Directions: The answer should be one number: how many lines in the records below contain the word "type".

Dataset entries
☆ ☆ ☆

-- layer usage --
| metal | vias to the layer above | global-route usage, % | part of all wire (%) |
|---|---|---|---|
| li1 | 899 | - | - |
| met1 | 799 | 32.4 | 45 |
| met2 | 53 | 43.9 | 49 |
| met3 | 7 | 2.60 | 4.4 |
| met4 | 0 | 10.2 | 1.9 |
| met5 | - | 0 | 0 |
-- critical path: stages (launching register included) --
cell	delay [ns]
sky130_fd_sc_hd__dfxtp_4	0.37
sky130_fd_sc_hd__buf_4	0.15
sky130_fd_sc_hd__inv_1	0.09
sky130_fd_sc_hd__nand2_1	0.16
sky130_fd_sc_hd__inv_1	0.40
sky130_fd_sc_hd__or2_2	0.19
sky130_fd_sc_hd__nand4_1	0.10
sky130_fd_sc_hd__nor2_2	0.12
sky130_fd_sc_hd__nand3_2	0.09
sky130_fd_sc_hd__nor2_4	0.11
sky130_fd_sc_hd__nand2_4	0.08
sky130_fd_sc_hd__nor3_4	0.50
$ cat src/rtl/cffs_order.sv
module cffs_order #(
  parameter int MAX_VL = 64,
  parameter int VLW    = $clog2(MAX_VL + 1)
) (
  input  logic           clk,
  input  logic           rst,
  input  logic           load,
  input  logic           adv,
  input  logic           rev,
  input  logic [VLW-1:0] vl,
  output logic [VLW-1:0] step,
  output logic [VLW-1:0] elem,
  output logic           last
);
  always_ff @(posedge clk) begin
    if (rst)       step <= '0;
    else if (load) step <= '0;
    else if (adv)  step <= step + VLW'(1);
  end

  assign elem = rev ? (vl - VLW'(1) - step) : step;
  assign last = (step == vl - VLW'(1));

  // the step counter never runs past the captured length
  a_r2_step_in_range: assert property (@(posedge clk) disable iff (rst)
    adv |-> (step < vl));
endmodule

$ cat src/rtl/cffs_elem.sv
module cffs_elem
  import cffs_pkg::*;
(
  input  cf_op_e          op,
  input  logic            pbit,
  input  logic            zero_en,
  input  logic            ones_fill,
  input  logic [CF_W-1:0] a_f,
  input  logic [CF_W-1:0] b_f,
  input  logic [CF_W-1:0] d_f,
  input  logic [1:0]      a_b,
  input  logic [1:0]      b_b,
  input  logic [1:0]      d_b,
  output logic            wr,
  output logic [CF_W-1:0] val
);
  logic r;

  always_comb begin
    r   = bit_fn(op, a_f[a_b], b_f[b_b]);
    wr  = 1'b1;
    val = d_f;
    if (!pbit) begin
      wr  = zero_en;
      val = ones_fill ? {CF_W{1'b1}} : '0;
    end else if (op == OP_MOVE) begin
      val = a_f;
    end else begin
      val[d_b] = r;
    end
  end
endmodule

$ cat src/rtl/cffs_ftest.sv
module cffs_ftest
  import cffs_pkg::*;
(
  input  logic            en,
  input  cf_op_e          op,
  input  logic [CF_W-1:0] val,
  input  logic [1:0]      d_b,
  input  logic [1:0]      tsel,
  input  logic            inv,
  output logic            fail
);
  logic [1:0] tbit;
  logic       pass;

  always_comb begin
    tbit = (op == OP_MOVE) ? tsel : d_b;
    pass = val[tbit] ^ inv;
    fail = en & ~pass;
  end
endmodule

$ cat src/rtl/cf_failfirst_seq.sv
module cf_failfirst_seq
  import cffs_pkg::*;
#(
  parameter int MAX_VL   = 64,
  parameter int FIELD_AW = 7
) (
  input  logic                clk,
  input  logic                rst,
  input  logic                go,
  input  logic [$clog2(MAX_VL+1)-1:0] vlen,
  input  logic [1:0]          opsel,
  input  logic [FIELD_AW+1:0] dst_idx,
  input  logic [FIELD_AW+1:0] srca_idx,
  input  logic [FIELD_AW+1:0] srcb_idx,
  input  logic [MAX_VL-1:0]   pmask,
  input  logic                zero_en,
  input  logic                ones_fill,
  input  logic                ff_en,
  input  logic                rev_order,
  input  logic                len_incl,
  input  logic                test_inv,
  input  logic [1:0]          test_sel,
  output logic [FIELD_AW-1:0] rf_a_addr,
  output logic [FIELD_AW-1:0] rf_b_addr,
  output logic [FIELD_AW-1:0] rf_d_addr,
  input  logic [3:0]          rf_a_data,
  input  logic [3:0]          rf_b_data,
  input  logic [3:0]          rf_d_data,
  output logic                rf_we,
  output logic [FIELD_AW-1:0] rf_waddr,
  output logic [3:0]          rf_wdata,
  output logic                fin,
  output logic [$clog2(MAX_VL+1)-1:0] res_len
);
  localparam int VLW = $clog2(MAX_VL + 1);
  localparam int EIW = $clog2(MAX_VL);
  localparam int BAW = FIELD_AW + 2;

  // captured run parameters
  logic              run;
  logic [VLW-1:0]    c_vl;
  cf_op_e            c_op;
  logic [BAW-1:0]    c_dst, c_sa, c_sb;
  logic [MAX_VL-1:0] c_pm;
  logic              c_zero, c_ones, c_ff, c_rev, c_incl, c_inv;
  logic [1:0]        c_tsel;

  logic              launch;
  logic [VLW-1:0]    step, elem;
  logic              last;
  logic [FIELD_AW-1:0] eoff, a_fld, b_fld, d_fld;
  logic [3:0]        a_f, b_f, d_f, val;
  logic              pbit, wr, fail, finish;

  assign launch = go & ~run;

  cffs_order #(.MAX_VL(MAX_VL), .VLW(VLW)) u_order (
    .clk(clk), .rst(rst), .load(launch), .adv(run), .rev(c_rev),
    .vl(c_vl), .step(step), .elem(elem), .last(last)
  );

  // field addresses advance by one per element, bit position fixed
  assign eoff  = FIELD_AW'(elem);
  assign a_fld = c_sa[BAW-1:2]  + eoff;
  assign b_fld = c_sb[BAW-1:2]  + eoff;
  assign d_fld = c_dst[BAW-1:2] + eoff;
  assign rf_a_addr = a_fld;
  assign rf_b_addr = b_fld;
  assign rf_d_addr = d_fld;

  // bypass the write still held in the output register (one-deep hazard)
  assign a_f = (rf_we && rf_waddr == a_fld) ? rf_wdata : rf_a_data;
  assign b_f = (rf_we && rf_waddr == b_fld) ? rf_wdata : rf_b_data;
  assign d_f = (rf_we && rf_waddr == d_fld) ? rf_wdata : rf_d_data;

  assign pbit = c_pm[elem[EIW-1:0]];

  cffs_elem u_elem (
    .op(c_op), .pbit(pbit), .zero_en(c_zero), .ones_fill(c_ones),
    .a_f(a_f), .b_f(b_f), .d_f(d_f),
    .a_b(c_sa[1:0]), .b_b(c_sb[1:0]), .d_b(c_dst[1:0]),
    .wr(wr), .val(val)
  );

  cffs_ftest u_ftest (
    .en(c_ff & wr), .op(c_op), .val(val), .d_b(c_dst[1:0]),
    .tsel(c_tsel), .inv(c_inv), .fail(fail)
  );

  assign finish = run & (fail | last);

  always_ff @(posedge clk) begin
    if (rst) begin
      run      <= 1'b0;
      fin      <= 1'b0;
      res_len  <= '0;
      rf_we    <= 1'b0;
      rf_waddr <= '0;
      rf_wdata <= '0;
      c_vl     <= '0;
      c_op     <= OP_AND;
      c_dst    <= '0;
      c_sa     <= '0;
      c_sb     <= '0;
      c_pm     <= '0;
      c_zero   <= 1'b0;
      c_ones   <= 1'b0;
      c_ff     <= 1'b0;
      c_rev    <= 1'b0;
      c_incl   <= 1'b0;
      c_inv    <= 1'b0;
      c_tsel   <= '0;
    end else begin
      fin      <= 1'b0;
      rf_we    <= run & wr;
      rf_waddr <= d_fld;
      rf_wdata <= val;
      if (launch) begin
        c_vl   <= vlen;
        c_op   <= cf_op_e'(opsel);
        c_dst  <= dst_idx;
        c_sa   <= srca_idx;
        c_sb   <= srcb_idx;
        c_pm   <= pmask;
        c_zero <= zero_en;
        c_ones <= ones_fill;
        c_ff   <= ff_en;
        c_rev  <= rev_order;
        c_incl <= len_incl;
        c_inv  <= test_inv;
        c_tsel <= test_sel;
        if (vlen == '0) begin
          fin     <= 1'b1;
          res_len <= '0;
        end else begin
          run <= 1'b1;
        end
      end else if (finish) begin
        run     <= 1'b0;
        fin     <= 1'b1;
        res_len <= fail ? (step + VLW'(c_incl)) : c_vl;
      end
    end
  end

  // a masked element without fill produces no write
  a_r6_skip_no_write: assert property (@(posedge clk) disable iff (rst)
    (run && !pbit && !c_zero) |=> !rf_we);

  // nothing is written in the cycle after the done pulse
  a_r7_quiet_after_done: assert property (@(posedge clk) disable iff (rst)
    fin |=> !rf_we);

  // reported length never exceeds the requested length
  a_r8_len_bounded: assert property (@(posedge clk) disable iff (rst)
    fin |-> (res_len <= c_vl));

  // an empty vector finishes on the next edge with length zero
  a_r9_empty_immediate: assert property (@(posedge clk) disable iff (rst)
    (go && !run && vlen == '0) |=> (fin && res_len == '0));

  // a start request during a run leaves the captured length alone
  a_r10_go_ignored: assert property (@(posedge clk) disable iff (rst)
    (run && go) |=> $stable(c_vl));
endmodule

☆ ☆ ☆

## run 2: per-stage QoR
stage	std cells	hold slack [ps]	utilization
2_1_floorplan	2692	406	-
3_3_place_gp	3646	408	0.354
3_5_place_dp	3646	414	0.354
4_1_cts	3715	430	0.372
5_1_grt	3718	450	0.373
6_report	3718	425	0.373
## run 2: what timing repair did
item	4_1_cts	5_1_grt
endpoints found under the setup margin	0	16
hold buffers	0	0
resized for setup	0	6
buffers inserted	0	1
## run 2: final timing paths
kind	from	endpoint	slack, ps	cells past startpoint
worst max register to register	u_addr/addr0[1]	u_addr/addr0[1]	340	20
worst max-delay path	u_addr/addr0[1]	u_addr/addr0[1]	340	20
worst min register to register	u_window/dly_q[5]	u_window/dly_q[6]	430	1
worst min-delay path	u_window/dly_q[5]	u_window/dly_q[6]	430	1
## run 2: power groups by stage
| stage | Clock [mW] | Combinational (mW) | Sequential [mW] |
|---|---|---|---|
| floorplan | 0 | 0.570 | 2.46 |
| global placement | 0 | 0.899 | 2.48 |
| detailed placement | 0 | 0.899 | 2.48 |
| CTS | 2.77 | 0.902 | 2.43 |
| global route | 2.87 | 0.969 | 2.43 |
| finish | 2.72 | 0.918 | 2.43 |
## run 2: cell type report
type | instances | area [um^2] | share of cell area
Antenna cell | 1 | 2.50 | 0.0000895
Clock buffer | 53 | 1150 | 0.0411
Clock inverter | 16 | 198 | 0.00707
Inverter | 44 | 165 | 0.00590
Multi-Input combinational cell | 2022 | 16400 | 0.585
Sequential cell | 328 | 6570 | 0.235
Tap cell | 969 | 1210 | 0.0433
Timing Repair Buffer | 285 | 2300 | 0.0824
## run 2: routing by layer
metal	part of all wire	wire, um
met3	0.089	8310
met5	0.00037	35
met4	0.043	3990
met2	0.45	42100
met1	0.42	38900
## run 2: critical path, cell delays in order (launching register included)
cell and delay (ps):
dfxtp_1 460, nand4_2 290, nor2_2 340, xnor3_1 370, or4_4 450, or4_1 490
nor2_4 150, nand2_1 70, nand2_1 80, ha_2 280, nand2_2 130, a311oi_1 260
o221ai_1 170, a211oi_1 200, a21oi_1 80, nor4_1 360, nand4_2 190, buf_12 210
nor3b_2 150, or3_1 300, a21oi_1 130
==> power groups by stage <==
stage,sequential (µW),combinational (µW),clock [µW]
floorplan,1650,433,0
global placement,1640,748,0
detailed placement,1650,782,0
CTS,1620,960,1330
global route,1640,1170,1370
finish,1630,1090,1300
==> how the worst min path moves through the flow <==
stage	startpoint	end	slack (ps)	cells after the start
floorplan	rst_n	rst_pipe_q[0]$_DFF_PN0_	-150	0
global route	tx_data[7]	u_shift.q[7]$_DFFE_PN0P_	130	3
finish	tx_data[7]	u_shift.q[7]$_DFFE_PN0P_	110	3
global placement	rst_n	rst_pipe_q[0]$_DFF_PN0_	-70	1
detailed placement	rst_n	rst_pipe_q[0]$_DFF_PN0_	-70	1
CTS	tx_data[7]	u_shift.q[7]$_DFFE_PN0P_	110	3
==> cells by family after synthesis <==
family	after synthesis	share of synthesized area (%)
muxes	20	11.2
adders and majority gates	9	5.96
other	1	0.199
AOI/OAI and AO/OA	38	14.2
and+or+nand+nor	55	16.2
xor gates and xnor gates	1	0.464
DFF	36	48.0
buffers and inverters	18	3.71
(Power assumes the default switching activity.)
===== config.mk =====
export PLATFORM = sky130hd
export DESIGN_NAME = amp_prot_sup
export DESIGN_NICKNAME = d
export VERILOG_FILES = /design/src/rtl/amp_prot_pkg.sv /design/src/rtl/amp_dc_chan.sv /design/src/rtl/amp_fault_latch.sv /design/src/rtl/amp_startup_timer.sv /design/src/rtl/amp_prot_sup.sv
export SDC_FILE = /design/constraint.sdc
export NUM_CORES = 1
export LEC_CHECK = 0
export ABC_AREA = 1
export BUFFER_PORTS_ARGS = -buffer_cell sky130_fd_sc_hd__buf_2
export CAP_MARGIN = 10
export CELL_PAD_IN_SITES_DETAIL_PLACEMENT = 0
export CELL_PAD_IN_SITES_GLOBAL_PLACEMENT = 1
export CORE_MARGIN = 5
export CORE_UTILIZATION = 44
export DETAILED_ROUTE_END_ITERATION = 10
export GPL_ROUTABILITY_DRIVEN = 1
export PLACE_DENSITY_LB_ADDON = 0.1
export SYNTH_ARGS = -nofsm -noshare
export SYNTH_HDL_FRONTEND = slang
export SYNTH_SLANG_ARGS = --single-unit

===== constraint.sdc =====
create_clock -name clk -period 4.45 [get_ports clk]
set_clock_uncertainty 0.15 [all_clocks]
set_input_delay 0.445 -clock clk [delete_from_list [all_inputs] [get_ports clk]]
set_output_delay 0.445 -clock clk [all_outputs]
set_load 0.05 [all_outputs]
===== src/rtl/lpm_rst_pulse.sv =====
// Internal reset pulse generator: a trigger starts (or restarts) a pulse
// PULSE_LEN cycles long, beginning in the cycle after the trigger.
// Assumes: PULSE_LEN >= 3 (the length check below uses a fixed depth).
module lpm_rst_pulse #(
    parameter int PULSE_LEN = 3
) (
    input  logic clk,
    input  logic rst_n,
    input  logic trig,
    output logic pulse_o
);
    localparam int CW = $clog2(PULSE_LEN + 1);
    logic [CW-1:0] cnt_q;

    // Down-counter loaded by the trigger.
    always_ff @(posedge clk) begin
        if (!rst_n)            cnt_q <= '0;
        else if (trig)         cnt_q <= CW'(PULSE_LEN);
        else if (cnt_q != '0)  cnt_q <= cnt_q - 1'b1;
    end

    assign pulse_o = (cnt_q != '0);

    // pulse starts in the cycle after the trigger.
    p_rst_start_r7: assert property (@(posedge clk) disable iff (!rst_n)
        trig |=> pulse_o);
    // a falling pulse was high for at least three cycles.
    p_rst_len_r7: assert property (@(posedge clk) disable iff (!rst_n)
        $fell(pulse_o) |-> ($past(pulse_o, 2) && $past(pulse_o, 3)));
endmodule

☆ ☆ ☆

Final answer: 2